Ammonia In Yamuna:
Water supply was disrupted in parts of Delhi once again when ammonia levels in the Yamuna river remained high on 16th April.
- The concentration of ammonia in the river was 7.4 ppm (parts per million), seven times the level of around 1 ppm that the Delhi Jal Board’s water treatment plants (WTPs) can process.
- The acceptable maximum limit of ammonia in drinking water, as per the Bureau of Indian Standards, is 0.5 ppm.
- Ammonia is a colourless gas and is used as an industrial chemical in the production of fertilisers, plastics, synthetic fibres, dyes and other products.

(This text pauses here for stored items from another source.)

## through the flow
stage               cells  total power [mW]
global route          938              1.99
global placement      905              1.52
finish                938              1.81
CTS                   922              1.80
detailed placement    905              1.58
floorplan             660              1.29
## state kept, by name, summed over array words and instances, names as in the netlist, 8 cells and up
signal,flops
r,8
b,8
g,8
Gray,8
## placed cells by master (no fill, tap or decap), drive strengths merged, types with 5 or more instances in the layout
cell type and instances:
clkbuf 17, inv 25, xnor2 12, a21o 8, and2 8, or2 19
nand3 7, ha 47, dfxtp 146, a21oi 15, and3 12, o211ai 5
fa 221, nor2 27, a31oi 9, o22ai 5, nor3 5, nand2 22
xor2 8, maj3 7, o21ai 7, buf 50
This is an optimization exercise on Yosys and OpenROAD, whose aim is small area, not a production implementation.
Function was checked by simulation only, so behaviour that the tests miss may differ from the original.

==> config.mk <==
export PLATFORM = sky130hd
export DESIGN_NAME = DigitalWatch
export DESIGN_NICKNAME = DigitalWatch
export VERILOG_FILES = /design/flow/design.v
export SDC_FILE = /design/flow/constraint.sdc
export NUM_CORES = 4
export LEC_CHECK = 0
export ABC_AREA = 1
export CAP_MARGIN = 20
export CORE_MARGIN = 2
export CORE_UTILIZATION = 40
export SLEW_MARGIN = 20
==> constraint.sdc <==
create_clock -name core_clock -period 40.0 [get_ports {clk}]
set_input_delay 8.0000 -clock core_clock [delete_from_list [all_inputs] [get_ports {clk}]]
set_output_delay 8.0000 -clock core_clock [all_outputs]
set_load 0.01 [all_outputs]
==> design.v <==
module detect_module (
	input CLK,
	input rst,
	input Pin_In,
	output H2L_Sig,
	output L2H_Sig
);
parameter T100US = 13'd4_999;
reg [12:0]Count1;
reg isEn;
always @ ( posedge CLK )
	if( rst )
		isEn <= 1'b0;
	else
		isEn <= 1'b1;
reg H2L_F1;
reg H2L_F2;
reg L2H_F1;
reg L2H_F2;
always @ ( posedge CLK )
	if( rst ) begin
		H2L_F1 <= 1'b0;
		H2L_F2 <= 1'b0;
		L2H_F1 <= 1'b0;
		L2H_F2 <= 1'b0;
	end
	else begin
		H2L_F1 <= Pin_In;
		H2L_F2 <= H2L_F1;
		L2H_F1 <= Pin_In;
		L2H_F2 <= L2H_F1;
	end
assign H2L_Sig = isEn ? ( H2L_F2 & !H2L_F1 ) : 1'b0;
assign L2H_Sig = isEn ? ( !L2H_F2 & L2H_F1 ) : 1'b0;
endmodule
module delay_module(
	input CLK,
	input rst,
	input H2L_Sig,
	input L2H_Sig,
	output Pin_Out
);
parameter T1MS = 3'd5;
reg isCount;
reg [2:0]Count1;
always @ ( posedge CLK )
	if( rst )
		Count1 <= 3'd0;
	else if( isCount && Count1 == T1MS )
		Count1 <= 3'd0;
	else if( isCount )
		Count1 <= Count1 + 1'b1;
	else if( !isCount )
		Count1 <= 3'd0;
reg [3:0]Count_MS;
always @ ( posedge CLK )
	if( rst )
		Count_MS <= 4'd0;
	else if( isCount && Count1 == T1MS )
		Count_MS <= Count_MS + 1'b1;
	else if( !isCount )
		Count_MS <= 4'd0;
reg rPin_Out;
reg [1:0]i;
always @ ( posedge CLK )
	if( rst ) begin
		isCount <= 1'b0;
		rPin_Out <= 1'b0;
		i <= 2'd0;
	end
	else
	case ( i )
		2'd0 :
			if( H2L_Sig ) i <= 2'd1;
		else if( L2H_Sig ) i <= 2'd2;
		2'd1 :
			if( Count_MS == 4'd10 ) begin isCount <= 1'b0; rPin_Out <= 1'b1; i <= 2'd0; end
			else	isCount <= 1'b1;
		2'd2 :
			if( Count_MS == 4'd10 ) begin isCount <= 1'b0; rPin_Out <= 1'b0; i <= 2'd0; end
			else	isCount <= 1'b1;
		default: ;
	endcase
assign Pin_Out = rPin_Out;
endmodule
module debounce_module(
	input CLK,
	input rst,
	input Pin_In,
	output Pin_Out
);
wire H2L_Sig;
wire L2H_Sig;
detect_module U1
(
	.CLK( CLK ),
	.rst( rst ),
	.Pin_In( Pin_In ),    
	.H2L_Sig( H2L_Sig ),  
	.L2H_Sig( L2H_Sig )   
);
delay_module U2
(
	.CLK( CLK ),
	.rst( rst ),
	.H2L_Sig( H2L_Sig ),  
	.L2H_Sig( L2H_Sig ),  
	.Pin_Out( Pin_Out )   
);
endmodule
module debounce_module2(
	input clk_32_768K,
	input rst,
	input key,
	output reg key_out
);
reg state;
reg state_q;
reg[14:0] cnt;
always@(*)
begin
	if(key == 0)
		state = 1;  
	else if(cnt==15'd1_7000)
		state = 0;
	else
		state = state_q;
end
always@(posedge clk_32_768K)
begin
	if(rst)
		state_q <= 1'b0;
	else
		state_q <= state;
end
always@(posedge clk_32_768K)
begin
	if(rst)
		cnt<=15'd0;
	else if(state == 1)
		cnt<=cnt+1'b1;
	else
		cnt<=0;
end
always@(posedge clk_32_768K)
begin
	if(rst)
		key_out <=1'b0;
	else if(state == 1)
		key_out <=1'b1;
	else
		key_out <=1'b0;
end
endmodule
module Week (
	input wire [5:0] Day_Date,
	input wire [3:0] Mon_Date,
	input wire [6:0] Year_Date,
	output reg [2:0] Week,
	output reg [31:0] rDay_Date,
	output reg [31:0] rMon_Date,
	output reg [31:0] rYear_Date
);
always @(*) begin
	rDay_Date = Day_Date;
	rMon_Date = Mon_Date;
	rYear_Date = Year_Date+11'd2000;
	if((rMon_Date==4'd1)||(rMon_Date==4'd2)) begin
		rMon_Date = rMon_Date + 4'd12;
		rYear_Date = rYear_Date - 1'b1;
	end
	Week = (rDay_Date + rMon_Date*2 + (rMon_Date+1)*3/5 + rYear_Date 
		+ rYear_Date/4 - rYear_Date/100 + rYear_Date/400) % 7 + 1;
end	
endmodule
module TimeandDate (
	input wire clk_32_768K,  
	input wire rst,
	input wire Mode,
	input wire Button0,
	input wire Button1,
	input wire Button2,
	input wire Button3_Rise,
	output reg [1:0] Blink,
	output reg [5:0] Sec_Time,
	output reg [5:0] Min_Time,
	output reg [4:0] Hr_Time,
	output reg [5:0] Day_Date,
	output reg [3:0] Mon_Date,
	output reg [6:0] Year_Date,
	output reg Display
);
reg [12:0] Count_clk_8192Hz;
reg clk_8192HZ;
reg [2:0] Edit;
reg [1:0] Counter_T;
wire tick_2Hz = (Count_clk_8192Hz == 13'd8191) && !clk_8192HZ;
always @(posedge clk_32_768K) begin
	if (rst) begin
		Count_clk_8192Hz <= 13'd0;
		clk_8192HZ <= 1'b0;
	end
	else if (Count_clk_8192Hz ==  13'd8191) begin
		Count_clk_8192Hz <= 13'd0;
		clk_8192HZ <= ~ clk_8192HZ;
	end
	else begin
		Count_clk_8192Hz <= Count_clk_8192Hz + 1'b1;
	end
end
reg [1:0] ct;
reg [5:0] s;
reg [5:0] m;
reg [4:0] h;
reg [5:0] d;
reg [3:0] mo;
reg [6:0] y;
reg [5:0] ml;
always @(*) begin
	ct = Counter_T;
	s  = Sec_Time;
	m  = Min_Time;
	h  = Hr_Time;
	d  = Day_Date;
	mo = Mon_Date;
	y  = Year_Date;
	ml = 6'd31;
	ct = ct + 1'b1;
	if(ct == 2'd2) begin
		ct = 2'd0;
		s = s + 1'b1;
		if(s == 6'd60) begin
			s = 6'd0;
			m = m + 1'b1;
			if(m == 6'd60) begin
				m = 6'd0;
				h = h + 1'b1;
				if(h == 5'd24) begin
					h = 5'd0;
					d = d + 1'b1;
					case (mo)
						4'd2: ml = (y[1:0] == 2'd0) ? 6'd29 : 6'd28;
						4'd4, 4'd6, 4'd9, 4'd11: ml = 6'd30;
						default: ml = 6'd31;
					endcase
					if(d > ml) begin
						d = 6'd1;
						mo = mo + 1'b1;
						if(mo == 4'd13) begin
							mo = 4'd1;
							y = y + 1'b1;
							if(y == 7'd100) begin
								y = 7'd0;
							end
						end
					end
				end
			end
		end
	end
	if(Mode == 1'd1) begin
		case (Edit)
			3'd0: begin
				if(Button1 || Button2) 
					s = 6'd0; 
			end
			3'd1: begin 
				if(Button1) 
					m = m + 1'b1;
				if(Button2)
					m = 6'd0;
				if(m == 6'd60)
					m = 6'd0;
			end
			3'd2 : begin
				if(Button1) 
					h  = h + 1'b1;
				if(Button2)
					h  = 5'd0;
				if(h == 5'd24)
					h = 5'd0;
			end
			3'd3: begin
				if(Button1) begin
					d  = d + 1'b1;
					case (mo)
						4'd2: ml = (y[1:0] == 2'd0) ? 6'd29 : 6'd28;
						4'd4, 4'd6, 4'd9, 4'd11: ml = 6'd30;
						default: ml = 6'd31;
					endcase
					if(d > ml)
						d = 6'd1;
				end
				if(Button2)
					d = 6'd1;
			end
			3'd4: begin
				if(Button1) 
					mo  = mo + 1'b1;
				if(Button2)
					mo  = 4'd1;
				if(mo == 4'd13)
					mo = 4'd1;
			end
			3'd5: begin
				if(Button1) 
					y = y + 1'b1;
				if(Button2)
					y = y - 1'b1;
				if(y == 7'd100)
					y = 7'd0;
				if(y == 7'b111_1111)
					y = 7'd0;
			end
			default: ;
		endcase
	end
end
always @(posedge clk_32_768K) begin
	if (rst) begin
		Counter_T <= 2'd0;
		Sec_Time  <= 6'd0;
		Min_Time  <= 6'd0;
		Hr_Time   <= 5'd0;
		Day_Date  <= 6'd1;
		Mon_Date  <= 4'd1;
		Year_Date <= 7'd0;
	end
	else if (tick_2Hz) begin
		Counter_T <= ct;
		Sec_Time  <= s;
		Min_Time  <= m;
		Hr_Time   <= h;
		Day_Date  <= d;
		Mon_Date  <= mo;
		Year_Date <= y;
	end
end
always@(*)begin
	if(Mode == 1'd0) begin
		Blink = 2'b00;
		Display = 1'b0;
	end
	else begin
		case (Edit)
			3'd0: begin Blink = 2'b01; Display = 1'b0; end
			3'd1: begin Blink = 2'b10; Display = 1'b0; end
			3'd2 : begin Blink = 2'b11; Display = 1'b0; end
			3'd3: begin Blink = 2'b01; Display = 1'b1; end
			3'd4: begin Blink = 2'b10; Display = 1'b1; end
			3'd5:begin Blink = 2'b11; Display = 1'b1; end
			default : begin Blink = 2'b00; Display = 1'b0; end
		endcase
	end
end
always @(posedge clk_32_768K) begin
	if (rst)
		Edit <= 3'd0;
	else if(Button0) begin
		Edit <= 3'd0;
	end
	else if (Button3_Rise) begin
		if (Edit == 3'd5)
			Edit <=3'd0;
		else
			Edit <= Edit +1'b1;
	end
end
endmodule
module Watch_Control (
 	input wire clk_32_768K,     
	input wire rst,
	input wire Button0_IN,
	input wire Button1_IN,
	input wire Button2_IN,
	input wire Button3_IN,
	output wire [1:0] Blink,
	output wire [7:0] SecBuffer,
	output wire [7:0] MinBuffer,
	output wire [7:0] HrBuffer,
	output wire [3:0] Week
);
wire Button0;
wire Button1;
wire Button2;
wire Button3;
wire Button_SetTaD0;
wire Button_SetTaD1;
wire Button_SetTaD2;
wire Button_SetTaD3;
wire Button_DisplayDate;
wire [5:0] Sec_Time;
wire [5:0] Min_Time;
wire [4:0] Hr_Time;
wire [5:0] Day_Date;
wire [3:0] Mon_Date;
wire [6:0] Year_Date;
wire Display;
reg Mode;
reg StateTime;
reg StateSetTime;
reg BlinkSec;
reg BlinkMin;
reg BlinkHr;
reg Button0_d;
reg Button_SetTaD3_d;
debounce_module   debounce0 (clk_32_768K,rst,Button0_IN,Button0);
debounce_module2  debounce1 (clk_32_768K,rst,Button1_IN,Button1);
debounce_module2  debounce2 (clk_32_768K,rst,Button2_IN,Button2);
debounce_module   debounce3 (clk_32_768K,rst,Button3_IN,Button3);
always @(posedge clk_32_768K) begin
	if (rst) begin
		Button0_d <= 1'b0;
		Mode <= 1'd0;
	end
	else begin
		Button0_d <= Button0;
		if (Button0 && !Button0_d)
			Mode <= ~Mode;
	end
end
always @(*) begin
	case(Mode)
		1'd0: begin
			StateTime     = 1'b1;
			StateSetTime   = 1'b0;
		end
		default: begin
			StateTime     = 1'b0;
			StateSetTime   = 1'b1;
		end
	endcase
end
assign Button_SetTaD0 = StateSetTime & Button0;
assign Button_SetTaD1 = StateSetTime & Button1;
assign Button_SetTaD2 = StateSetTime & Button2;
assign Button_SetTaD3 = StateSetTime & Button3;
always @(posedge clk_32_768K) begin
	if (rst)
		Button_SetTaD3_d <= 1'b0;
	else
		Button_SetTaD3_d <= Button_SetTaD3;
end
assign Button_DisplayDate = StateTime & Button3;
assign SecBuffer=~Button_DisplayDate?(Display?Day_Date:Sec_Time):Day_Date;
assign MinBuffer=~Button_DisplayDate?(Display?Mon_Date:Min_Time):Mon_Date;
assign HrBuffer =~Button_DisplayDate?(Display?Year_Date:Hr_Time):Year_Date;
TimeandDate TaD0 (
	.clk_32_768K(clk_32_768K),
	.rst        (rst),
	.Mode       (Mode),
	.Button0    (Button_SetTaD0),
	.Button1    (Button_SetTaD1),
	.Button2    (Button_SetTaD2),
	.Button3_Rise (Button_SetTaD3 & ~Button_SetTaD3_d),
	.Blink      (Blink),
	.Sec_Time   (Sec_Time),
	.Min_Time   (Min_Time),
	.Hr_Time    (Hr_Time),
	.Day_Date   (Day_Date),
	.Mon_Date   (Mon_Date),
	.Year_Date  (Year_Date),
	.Display    (Display)
);
wire [2:0] Week3;
wire [31:0] rDay_unused;
wire [31:0] rMon_unused;
wire [31:0] rYear_unused;
Week wk0 (
	.Day_Date  (Day_Date),
	.Mon_Date  (Mon_Date),
	.Year_Date (Year_Date),
	.Week      (Week3),
	.rDay_Date (rDay_unused),
	.rMon_Date (rMon_unused),
	.rYear_Date(rYear_unused)
);
assign Week = {1'b0, Week3};
endmodule 
module number_mod_module (
	input CLK,
	input [23:0]Number_Data,
	output [3:0]Ten_Data0,
	output [3:0]One_Data0,
	output [3:0]Ten_Data1,
	output [3:0]One_Data1,
	output [3:0]Ten_Data2,
	output [3:0]One_Data2
);
reg [31:0]rTen0;
reg [31:0]rOne0;
reg [31:0]rTen1;
reg [31:0]rOne1;
reg [31:0]rTen2;
reg [31:0]rOne2;
always @ ( posedge CLK ) begin
	rTen0 <= Number_Data[7:0]   / 10;
	rOne0 <= Number_Data[7:0]   % 10;
	rTen1 <= Number_Data[15:8]  / 10;
	rOne1 <= Number_Data[15:8]  % 10;
	rTen2 <= Number_Data[23:16] / 10;
	rOne2 <= Number_Data[23:16] % 10;
end
assign Ten_Data0 = rTen0[3:0];
assign One_Data0 = rOne0[3:0];
assign Ten_Data1 = rTen1[3:0];
assign One_Data1 = rOne1[3:0];
assign Ten_Data2 = rTen2[3:0];
assign One_Data2 = rOne2[3:0];
endmodule
module smg_encoder_module (
	input CLK,
	input [3:0]Ten_Data,
	input [3:0]One_Data,
	output [7:0]Ten_SMG_Data,
	output [7:0]One_SMG_Data
);
parameter _0 = 8'b1100_0000, _1 = 8'b1111_1001, _2 = 8'b1010_0100,
	_3 = 8'b1011_0000, _4 = 8'b1001_1001, _5 = 8'b1001_0010,
		_6 = 8'b1000_0010, _7 = 8'b1111_1000, _8 = 8'b1000_0000,
			_9 = 8'b1001_0000;
reg [7:0]rTen_SMG_Data;
always @ ( posedge CLK )
	case( Ten_Data )
		4'd0 : rTen_SMG_Data <= _0;
		4'd1 : rTen_SMG_Data <= _1;
		4'd2 : rTen_SMG_Data <= _2;
		4'd3 : rTen_SMG_Data <= _3;
		4'd4 : rTen_SMG_Data <= _4;
		4'd5 : rTen_SMG_Data <= _5;
		4'd6 : rTen_SMG_Data <= _6;
		4'd7 : rTen_SMG_Data <= _7;
		4'd8 : rTen_SMG_Data <= _8;
		4'd9 : rTen_SMG_Data <= _9;
	endcase
	reg [7:0]rOne_SMG_Data;
always @ ( posedge CLK )
	case( One_Data )
		4'd0 : rOne_SMG_Data <= _0;
		4'd1 : rOne_SMG_Data <= _1;
		4'd2 : rOne_SMG_Data <= _2;
		4'd3 : rOne_SMG_Data <= _3;
		4'd4 : rOne_SMG_Data <= _4;
		4'd5 : rOne_SMG_Data <= _5;
		4'd6 : rOne_SMG_Data <= _6;
		4'd7 : rOne_SMG_Data <= _7;
		4'd8 : rOne_SMG_Data <= _8;
		4'd9 : rOne_SMG_Data <= _9;
	endcase
assign Ten_SMG_Data = rTen_SMG_Data;
assign One_SMG_Data = rOne_SMG_Data;
endmodule
module row_scan_module (
	input CLK,
	input rst,
	input [7:0]Ten_SMG_Data0,
	input [7:0]One_SMG_Data0,
	input [7:0]Ten_SMG_Data1,
	input [7:0]One_SMG_Data1,
	input [7:0]Ten_SMG_Data2,
	input [7:0]One_SMG_Data2,
	output [7:0]Row_Scan_Sig
);
parameter T10MS = 6'd54; 
reg [5:0]Count1;
always @ ( posedge CLK )
	if( rst )
		Count1 <= 6'd0;
	else if( Count1 == T10MS )
		Count1 <= 6'd0;
	else
		Count1 <= Count1 + 1'b1;
reg [2:0]t;
always @ ( posedge CLK )
	if( rst )
		t <= 3'd0;
	else if( t == 3'd6 )
		t <= 3'd0;
	else if( Count1 == T10MS )
		t <= t + 1'b1;
reg [7:0]rData;
always @ ( posedge CLK )
	if( rst )
		rData <= 8'b1111_1111;
	else if( Count1 == T10MS )
		case( t )
			3'd0 : rData <= Ten_SMG_Data0;
			3'd1 : rData <= One_SMG_Data0;
			3'd2 : rData <= Ten_SMG_Data1;
			3'd3 : rData <= One_SMG_Data1;
			3'd4 : rData <= Ten_SMG_Data2;
			3'd5 : rData <= One_SMG_Data2;
			default: ;
		endcase
assign Row_Scan_Sig = rData;
endmodule
module column_scan_module (
	input CLK,
	input rst,
	output [5:0]Column_Scan_Sig
);
parameter T10MS = 6'd54;
reg [5:0]Count1;
always @ ( posedge CLK )
	if( rst )
		Count1 <= 6'd0;
	else if( Count1 == T10MS )
		Count1 <= 6'd0;
	else
		Count1 <= Count1 + 1'b1;
reg [2:0]t;
always @ ( posedge CLK )
	if( rst )
		t <= 3'd0;
	else if( t == 3'd6 )
		t <= 3'd0;
	else if( Count1 == T10MS )
		t <= t + 1'b1;
reg [5:0]rColumn_Scan;
always @ ( posedge CLK )
	if( rst )
		rColumn_Scan <= 6'b111111;
	else if( Count1 == T10MS )
		case( t )
			3'd0 : rColumn_Scan <= 6'b111110;
			3'd1 : rColumn_Scan <= 6'b111101;
			3'd2 : rColumn_Scan <= 6'b111011;
			3'd3 : rColumn_Scan <= 6'b110111;
			3'd4 : rColumn_Scan <= 6'b101111;
			3'd5 : rColumn_Scan <= 6'b011111;
			default: ;
		endcase
assign Column_Scan_Sig = rColumn_Scan;
endmodule
module smg_scan_module (
	input CLK,
	input rst,
	input [7:0]Ten_SMG_Data0,
	input [7:0]One_SMG_Data0,
	input [7:0]Ten_SMG_Data1,
	input [7:0]One_SMG_Data1,
	input [7:0]Ten_SMG_Data2,
	input [7:0]One_SMG_Data2,
	output [7:0]Row_Scan_Sig,
	output [5:0]Column_Scan_Sig
);
row_scan_module U1
(
	.CLK( CLK ),
	.rst( rst ),
	.Ten_SMG_Data0( Ten_SMG_Data0),  
	.One_SMG_Data0( One_SMG_Data0),  
	.Ten_SMG_Data1( Ten_SMG_Data1),  
	.One_SMG_Data1( One_SMG_Data1),  
	.Ten_SMG_Data2( Ten_SMG_Data2),  
	.One_SMG_Data2( One_SMG_Data2),  
	.Row_Scan_Sig ( Row_Scan_Sig )   
);
column_scan_module U2
(
	.CLK( CLK ),
	.rst( rst ),
	.Column_Scan_Sig( Column_Scan_Sig )  
);
endmodule
module smg
(
	input CLK,
	input rst,
	input [1:0] Blink,
	input [23:0]Number_Data,
	output [7:0]Row_Scan_Sig,
	output [5:0]Column_Scan_Sig
);
wire [3:0]Ten_Data0;
wire [3:0]One_Data0;
wire [3:0]Ten_Data1;
wire [3:0]One_Data1;
wire [3:0]Ten_Data2;
wire [3:0]One_Data2;
wire [7:0] cRow_Scan_Sig;
number_mod_module U1
(
	.CLK( CLK ),
	.Number_Data(Number_Data),  
	.Ten_Data0(Ten_Data0),  
	.One_Data0(One_Data0),  
	.Ten_Data1(Ten_Data1),  
	.One_Data1(One_Data1),  
	.Ten_Data2(Ten_Data2),  
	.One_Data2(One_Data2)   
);
wire [7:0]Ten_SMG_Data0;
wire [7:0]One_SMG_Data0;
wire [7:0]Ten_SMG_Data1;
wire [7:0]One_SMG_Data1;
wire [7:0]Ten_SMG_Data2;
wire [7:0]One_SMG_Data2;
smg_encoder_module e0
(
	.CLK( CLK ),
	.Ten_Data( Ten_Data0),  
	.One_Data( One_Data0),  
	.Ten_SMG_Data( Ten_SMG_Data0),  
	.One_SMG_Data( One_SMG_Data0)   
);
smg_encoder_module e1
(
	.CLK( CLK ),
	.Ten_Data( Ten_Data1),  
	.One_Data( One_Data1),  
	.Ten_SMG_Data( Ten_SMG_Data1),  
	.One_SMG_Data( One_SMG_Data1)   
);
smg_encoder_module e2
(
	.CLK( CLK ),
	.Ten_Data( Ten_Data2),  
	.One_Data( One_Data2),  
	.Ten_SMG_Data( Ten_SMG_Data2),  
	.One_SMG_Data( One_SMG_Data2)   
);
smg_scan_module U3
(
	.CLK( CLK ),
	.rst( rst ),
	.Ten_SMG_Data0( Ten_SMG_Data0),  
	.One_SMG_Data0( One_SMG_Data0),  
	.Ten_SMG_Data1( Ten_SMG_Data1),  
	.One_SMG_Data1( One_SMG_Data1),  
	.Ten_SMG_Data2( Ten_SMG_Data2),  
	.One_SMG_Data2( One_SMG_Data2),  
	.Row_Scan_Sig( cRow_Scan_Sig),  
	.Column_Scan_Sig(Column_Scan_Sig)  
);
parameter T500MS = 14'd10800; 
reg [13:0]Count1;
reg rblink;
always @(posedge CLK) begin
	if(rst) begin
		Count1 <= 14'd0;
		rblink <= 1'b0;
	end
	else if(Blink) begin
		if( Count1 == T500MS ) begin
			Count1 <= 14'd0;
			rblink <= ~rblink;
		end
		else
			Count1 <= Count1 + 1'b1;
	end
end
reg [7:0] rRow_Scan_Sig;
always @(*) begin
	case (Blink)
		2'b01 : rRow_Scan_Sig = (rblink&&(~(Column_Scan_Sig[1]
	&&Column_Scan_Sig[0])))?8'b1111_1111:cRow_Scan_Sig;
		2'b10 : rRow_Scan_Sig = (rblink&&(~(Column_Scan_Sig[3]
	&&Column_Scan_Sig[2])))?8'b1111_1111:cRow_Scan_Sig;
		2'b11 : rRow_Scan_Sig = (rblink&&(~(Column_Scan_Sig[5]
	&&Column_Scan_Sig[4])))?8'b1111_1111:cRow_Scan_Sig;
		2'b00 : rRow_Scan_Sig = cRow_Scan_Sig;
	endcase
end
assign Row_Scan_Sig = rRow_Scan_Sig;
endmodule
module DigitalWatch (
	input clk,     
	input wire rst,  
	input wire Button0_IN,
	input wire Button1_IN,
	input wire Button2_IN,
	input wire Button3_IN,
	output wire [7:0]Row_Scan_Sig,
	output wire [5:0]Column_Scan_Sig,
	output [3:0] Week
);
	wire [7:0] SecBuffer;
	wire [7:0] MinBuffer;
	wire [7:0] HrBuffer;
	wire [1:0] Blink;
	wire clk_32_768K;
assign clk_32_768K = clk;
Watch_Control W0 (
	.clk_32_768K(clk_32_768K),
	.rst        (rst),
	.Button0_IN (Button0_IN),
	.Button1_IN (Button1_IN),
	.Button2_IN (Button2_IN),
	.Button3_IN (Button3_IN),
	.Blink      (Blink),
	.SecBuffer  (SecBuffer),
	.MinBuffer  (MinBuffer),
	.HrBuffer   (HrBuffer),
	.Week       (Week)
);
smg smg0 (
	.CLK            (clk_32_768K),
	.rst            (rst),
	.Blink          (Blink),
	.Number_Data    ({HrBuffer,MinBuffer,SecBuffer}),
	.Row_Scan_Sig   (Row_Scan_Sig),
	.Column_Scan_Sig(Column_Scan_Sig)
);
endmodule
==> run.sh <==
#!/bin/bash
# synth_recipe.tcl (not shown) runs the flow's synth.tcl, then flattens the netlist and writes it again
# the make line also repeats each setting of config.mk as NAME=value (left out here)
make -C /OpenROAD-flow-scripts/flow DESIGN_CONFIG=/design/flow/config.mk WORK_HOME=/design/flow/orfs CLKGATE_MAP_FILE= SYNTH_SCRIPT=/design/flow/synth_recipe.tcl finish
==> run notes <==
-- final timing paths --
| kind | start | end |
|---|---|---|
| setup / recovery | W0.TaD0.Mon_Date[0] | Week[2] |
| hold / removal | W0.TaD0.Counter_T[1] | W0.TaD0.Counter_T[1] |
| setup reg to reg | W0.TaD0.Sec_Time[0] | W0.TaD0.Year_Date[6] |
| hold reg to reg | W0.TaD0.Counter_T[1] | W0.TaD0.Counter_T[1] |
-- registers in the layout, summed over array words and instances (netlist names), 13 cells and up --
register and cells:
W0.debounce2.cnt 15, smg0.Count1 14, W0.TaD0.Count_clk_8192Hz 13, W0.debounce1.cnt 15
-- synthesized netlist by cell type (34+ instances only) --
cell type	count
xor2_1	96
a21oi_1	164
nor3_1	75
nand2_2	41
nand3_1	138
nand2_1	684
ha_1	197
nor2_1	323
nand4_1	53
fa_1	71
dfxtp_1	183
edfxtp_1	42
xnor2_1	34
o21ai_0	154
inv_1	629
-- cell type report --
type,count,share of cell area
inverters,646,0.1031
multi-input cells,2345,0.6068
flip-flops and latches,225,0.2091
clock inverters,10,0.004516
clock buffers,34,0.02885
well taps,696,0.03697
repair buffers,27,0.01068
-- metrics by stage --
step / utilization / instances / setup slack (ns)
global route: 0.4403 / 3983 / 5.397
detailed placement: 0.4252 / 3937 / 9.010
finish: 0.4403 / 3983 / 8.334
global placement: 0.4251 / 3937 / 9.241
CTS: 0.4399 / 3981 / 8.333
floorplan: - / 3244 / 12.74
-- worst max-delay path: cells and delay by family (launching register included) --
| kind | cells | cell delay, ns |
|---|---|---|
| compound gates | 24 | 4.19 |
| xor+xnor | 6 | 0.90 |
| fa+ha+maj | 10 | 3.03 |
| buf+inv | 26 | 3.33 |
| flops | 1 | 0.53 |
| simple gates | 105 | 11.13 |
-- layer usage --
layer,vias up,wire (um),track usage,share of wire
met2,257,21430,0.2859,0.45
met4,0,535,0.02374,0.011
li1,10337,-,-,-
met5,-,0,0,0
met1,8490,24260,0.2463,0.51
met3,38,1528,0.01720,0.032
-- logic make-up after synthesis --
family	count (synthesis)	share of synthesized area
and+or+nand+nor	1415	0.2898
buffers and inverters	674	0.1179
AOI/OAI and AO/OA	474	0.1293
adders and majority gates	268	0.1804
DFF	225	0.2287
xor gates and xnor gates	131	0.05362
other	2	0.0003487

- It consists of hydrogen and nitrogen. In its aqueous form, it is called ammonium hydroxide.
- This inorganic compound has a pungent smell.
- Ammonia occurs naturally in the environment from the breakdown of organic waste matter.
- It is lighter than air.
- It may find its way to ground and surface water sources through industrial effluents or through contamination by sewage.
- If the concentration of ammonia in water is above 1 ppm it is toxic to fishes.
- In humans, long term ingestion of water having ammonia levels of 1 ppm or above may cause damage to internal organs.
- The most likely source is believed to be effluents from dye units, distilleries and other factories in Panipat and Sonepat districts in Haryana, and also sewage from some unsewered colonies in this stretch of the river.